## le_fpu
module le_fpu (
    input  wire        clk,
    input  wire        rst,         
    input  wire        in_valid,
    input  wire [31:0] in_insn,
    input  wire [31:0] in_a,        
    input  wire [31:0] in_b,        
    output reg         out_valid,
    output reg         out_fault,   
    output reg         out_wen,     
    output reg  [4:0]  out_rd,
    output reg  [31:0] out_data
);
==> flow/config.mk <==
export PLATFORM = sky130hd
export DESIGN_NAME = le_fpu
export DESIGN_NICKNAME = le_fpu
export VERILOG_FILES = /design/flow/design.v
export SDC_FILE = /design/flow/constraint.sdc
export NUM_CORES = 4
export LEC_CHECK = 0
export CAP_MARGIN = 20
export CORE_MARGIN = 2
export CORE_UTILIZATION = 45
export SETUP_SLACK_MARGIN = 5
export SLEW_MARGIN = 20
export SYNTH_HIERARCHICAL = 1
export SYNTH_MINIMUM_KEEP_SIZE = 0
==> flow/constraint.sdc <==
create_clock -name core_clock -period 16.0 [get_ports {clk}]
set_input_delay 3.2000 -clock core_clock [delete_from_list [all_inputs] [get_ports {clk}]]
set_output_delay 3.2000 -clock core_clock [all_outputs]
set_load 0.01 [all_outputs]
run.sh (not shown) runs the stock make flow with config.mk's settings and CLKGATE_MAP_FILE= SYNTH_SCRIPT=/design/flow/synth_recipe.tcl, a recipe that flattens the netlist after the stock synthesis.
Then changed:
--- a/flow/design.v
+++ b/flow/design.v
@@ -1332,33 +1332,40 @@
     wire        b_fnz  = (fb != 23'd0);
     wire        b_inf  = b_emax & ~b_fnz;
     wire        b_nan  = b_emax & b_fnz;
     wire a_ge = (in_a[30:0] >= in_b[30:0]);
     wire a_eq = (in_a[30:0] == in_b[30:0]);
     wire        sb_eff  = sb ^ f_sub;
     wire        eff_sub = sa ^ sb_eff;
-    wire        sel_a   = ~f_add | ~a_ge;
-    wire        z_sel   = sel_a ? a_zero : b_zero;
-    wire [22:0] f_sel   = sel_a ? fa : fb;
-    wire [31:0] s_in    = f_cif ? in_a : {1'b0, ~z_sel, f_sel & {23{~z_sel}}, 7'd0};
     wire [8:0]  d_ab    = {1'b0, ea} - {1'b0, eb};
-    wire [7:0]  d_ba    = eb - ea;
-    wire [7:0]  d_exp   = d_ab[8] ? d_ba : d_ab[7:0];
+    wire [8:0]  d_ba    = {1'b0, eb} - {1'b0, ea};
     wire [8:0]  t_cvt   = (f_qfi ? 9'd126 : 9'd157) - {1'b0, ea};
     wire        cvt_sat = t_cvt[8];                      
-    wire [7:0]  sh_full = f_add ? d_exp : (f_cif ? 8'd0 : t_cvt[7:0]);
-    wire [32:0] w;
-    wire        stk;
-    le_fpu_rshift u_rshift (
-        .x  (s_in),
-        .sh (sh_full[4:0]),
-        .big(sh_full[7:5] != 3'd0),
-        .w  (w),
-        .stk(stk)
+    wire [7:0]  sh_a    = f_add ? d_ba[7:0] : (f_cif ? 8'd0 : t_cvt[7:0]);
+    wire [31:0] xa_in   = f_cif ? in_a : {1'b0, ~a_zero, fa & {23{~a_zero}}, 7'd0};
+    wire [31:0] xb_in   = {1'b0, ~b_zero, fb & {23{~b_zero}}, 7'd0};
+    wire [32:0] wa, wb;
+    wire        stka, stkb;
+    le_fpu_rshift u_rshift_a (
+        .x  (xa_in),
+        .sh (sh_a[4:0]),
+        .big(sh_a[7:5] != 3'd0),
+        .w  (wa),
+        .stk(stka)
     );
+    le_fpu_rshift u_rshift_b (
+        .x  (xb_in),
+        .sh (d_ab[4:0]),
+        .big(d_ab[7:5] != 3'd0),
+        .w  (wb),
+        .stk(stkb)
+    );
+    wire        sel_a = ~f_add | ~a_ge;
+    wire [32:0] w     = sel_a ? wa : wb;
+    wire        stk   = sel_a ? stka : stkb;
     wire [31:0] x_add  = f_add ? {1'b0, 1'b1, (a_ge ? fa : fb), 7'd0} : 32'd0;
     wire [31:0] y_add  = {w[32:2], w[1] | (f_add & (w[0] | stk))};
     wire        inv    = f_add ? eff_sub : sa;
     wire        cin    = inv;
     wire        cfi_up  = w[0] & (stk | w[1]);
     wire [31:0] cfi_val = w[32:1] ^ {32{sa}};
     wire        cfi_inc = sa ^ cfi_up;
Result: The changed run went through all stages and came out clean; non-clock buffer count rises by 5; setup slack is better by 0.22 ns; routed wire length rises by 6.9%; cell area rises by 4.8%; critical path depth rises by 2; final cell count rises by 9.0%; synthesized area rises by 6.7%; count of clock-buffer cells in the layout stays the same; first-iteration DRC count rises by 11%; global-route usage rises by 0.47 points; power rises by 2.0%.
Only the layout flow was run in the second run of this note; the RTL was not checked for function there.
Background: an optimization exercise with open tools, aiming at small area and a short achievable clock period. Do not read the settings as production practice. Function was checked by simulation only, so behaviour that the tests miss may differ from the original. Power figures rest on the tool's default switching activity, not on a simulated workload.

## before
==> flow/design.v <==
module bs4_encode (
    input  wire          clk,
    input  wire          rst,
    input  wire          in_valid,
    input  wire [1:0]    mode,
    input  wire [1023:0] x,
    input  wire [511:0]  rnd,
    output reg           out_valid,
    output reg  [7:0]    scale,
    output reg  [127:0]  codes
);
    reg  [895:0]  x_r;        
    reg  [511:0]  rnd_r;
    reg  [1:0]    mode_r;
    reg           valid_r;
    wire [1023:0] xq;         
    genvar i, b;
    generate
        for (i = 0; i < 32; i = i + 1) begin : g_in
            always @(posedge clk)
                x_r[28*i +: 28] <= {x[32*i+5 +: 27], |x[32*i +: 5]};
            assign xq[32*i +: 32] = {x_r[28*i+1 +: 27], 4'd0, x_r[28*i]};
        end
    endgenerate
    always @(posedge clk) begin
        if (rst)
            valid_r <= 1'b0;
        else
            valid_r <= in_valid;
        rnd_r  <= rnd;
        mode_r <= mode;
    end
    wire [31:0] nf_l;
    wire [31:0] gt_l;
    wire [3:0]  eh [0:31];
    wire [3:0]  el [0:31];
    generate
        for (i = 0; i < 32; i = i + 1) begin : g_key
            assign nf_l[i] = &xq[32*i+23 +: 8];
            assign gt_l[i] = xq[32*i+22] & (|xq[32*i +: 22]);
            assign eh[i]   = xq[32*i+27 +: 4];
            assign el[i]   = xq[32*i+23 +: 4];
        end
    endgenerate
    reg  [15:1] th_h;
    generate
        for (b = 1; b < 16; b = b + 1) begin : g_th
            wire [31:0] c;
            for (i = 0; i < 32; i = i + 1) begin : g_e
                assign c[i] = (x[32*i+27 +: 4] >= b);
            end
            always @(posedge clk)
                th_h[b] <= |c;
        end
    endgenerate
    wire [3:0] k_h = {th_h[8],
                      th_h[12] | (th_h[4] & ~th_h[8]),
                      th_h[14] | (th_h[10] & ~th_h[12]) | (th_h[6] & ~th_h[8]) | (th_h[2] & ~th_h[4]),
                      th_h[15] | (th_h[13] & ~th_h[14]) | (th_h[11] & ~th_h[12]) | (th_h[9] & ~th_h[10]) |
                      (th_h[7] & ~th_h[8]) | (th_h[5] & ~th_h[6]) | (th_h[3] & ~th_h[4]) | (th_h[1] & ~th_h[2])};
    wire [31:0] sel_h;
    generate
        for (i = 0; i < 32; i = i + 1) begin : g_selh
            assign sel_h[i] = (eh[i] == k_h);
        end
    endgenerate
    wire [15:1] th_l;
    generate
        for (b = 1; b < 16; b = b + 1) begin : g_tl
            wire [31:0] c;
            for (i = 0; i < 32; i = i + 1) begin : g_e
                assign c[i] = sel_h[i] & (el[i] >= b);
            end
            assign th_l[b] = |c;
        end
    endgenerate
    wire [3:0] k_l = {th_l[8],
                      th_l[12] | (th_l[4] & ~th_l[8]),
                      th_l[14] | (th_l[10] & ~th_l[12]) | (th_l[6] & ~th_l[8]) | (th_l[2] & ~th_l[4]),
                      th_l[15] | (th_l[13] & ~th_l[14]) | (th_l[11] & ~th_l[12]) | (th_l[9] & ~th_l[10]) |
                      (th_l[7] & ~th_l[8]) | (th_l[5] & ~th_l[6]) | (th_l[3] & ~th_l[4]) | (th_l[1] & ~th_l[2])};
    wire [31:0] g_c;
    generate
        for (i = 0; i < 32; i = i + 1) begin : g_g
            assign g_c[i] = sel_h[i] & (el[i] == k_l) & gt_l[i];
        end
    endgenerate
    wire [8:0] kmax = {k_h, k_l, |g_c};
    wire any_nf = |nf_l;
    wire [7:0] e_m  = kmax[8:1];
    wire       e_lo = ~|e_m[7:1];                       
    wire [7:0] ep   = e_lo ? 8'd2 : e_m;
    wire       gp   = kmax[0] & ~e_lo;
    wire [7:0] kc   = ep + {7'd0, gp};
    wire [7:0] s_fin = kc - 8'd2;
    wire [7:0] epp    = ep + 8'd1;
    wire [2:0] epp_hm1 = epp[7:5] - 3'd1;
    wire [127:0] code_c;
    wire [1:0]   mode_e = any_nf ? 2'd1 : mode_r;    
    wire         m_sr   = (mode_e == 2'd2);
    wire         m_ne   = (mode_e[1] == mode_e[0]);  
    generate
        for (i = 0; i < 32; i = i + 1) begin : g_elm
            e2m1_round u_el (
                .x    (xq[32*i +: 32]),
                .epp  (epp),
                .epp_hm1 (epp_hm1),
                .gp   (gp),
                .nf   (any_nf),
                .r    (rnd_r[16*i +: 16]),
                .m_sr (m_sr),
                .m_ne (m_ne),
                .code (code_c[4*i +: 4])
            );
        end
    endgenerate
    always @(posedge clk) begin
        if (rst)
            out_valid <= 1'b0;
        else
            out_valid <= valid_r;
        scale <= any_nf ? 8'hFF : s_fin;
        codes <= code_c;
    end
endmodule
===============
* Task statement
Among the entries above, locate the lines containing "wire [32:0] w;" and "Result: The changed", and transcribe exactly those two lines and all lines between.

* Result of the exercise
-    wire [32:0] w;
-    wire        stk;
-    le_fpu_rshift u_rshift (
-        .x  (s_in),
-        .sh (sh_full[4:0]),
-        .big(sh_full[7:5] != 3'd0),
-        .w  (w),
-        .stk(stk)
+    wire [7:0]  sh_a    = f_add ? d_ba[7:0] : (f_cif ? 8'd0 : t_cvt[7:0]);
+    wire [31:0] xa_in   = f_cif ? in_a : {1'b0, ~a_zero, fa & {23{~a_zero}}, 7'd0};
+    wire [31:0] xb_in   = {1'b0, ~b_zero, fb & {23{~b_zero}}, 7'd0};
+    wire [32:0] wa, wb;
+    wire        stka, stkb;
+    le_fpu_rshift u_rshift_a (
+        .x  (xa_in),
+        .sh (sh_a[4:0]),
+        .big(sh_a[7:5] != 3'd0),
+        .w  (wa),
+        .stk(stka)
     );
+    le_fpu_rshift u_rshift_b (
+        .x  (xb_in),
+        .sh (d_ab[4:0]),
+        .big(d_ab[7:5] != 3'd0),
+        .w  (wb),
+        .stk(stkb)
+    );
+    wire        sel_a = ~f_add | ~a_ge;
+    wire [32:0] w     = sel_a ? wa : wb;
+    wire        stk   = sel_a ? stka : stkb;
     wire [31:0] x_add  = f_add ? {1'b0, 1'b1, (a_ge ? fa : fb), 7'd0} : 32'd0;
     wire [31:0] y_add  = {w[32:2], w[1] | (f_add & (w[0] | stk))};
     wire        inv    = f_add ? eff_sub : sa;
     wire        cin    = inv;
     wire        cfi_up  = w[0] & (stk | w[1]);
     wire [31:0] cfi_val = w[32:1] ^ {32{sa}};
     wire        cfi_inc = sa ^ cfi_up;
Result: The changed run went through all stages and came out clean; non-clock buffer count rises by 5; setup slack is better by 0.22 ns; routed wire length rises by 6.9%; cell area rises by 4.8%; critical path depth rises by 2; final cell count rises by 9.0%; synthesized area rises by 6.7%; count of clock-buffer cells in the layout stays the same; first-iteration DRC count rises by 11%; global-route usage rises by 0.47 points; power rises by 2.0%.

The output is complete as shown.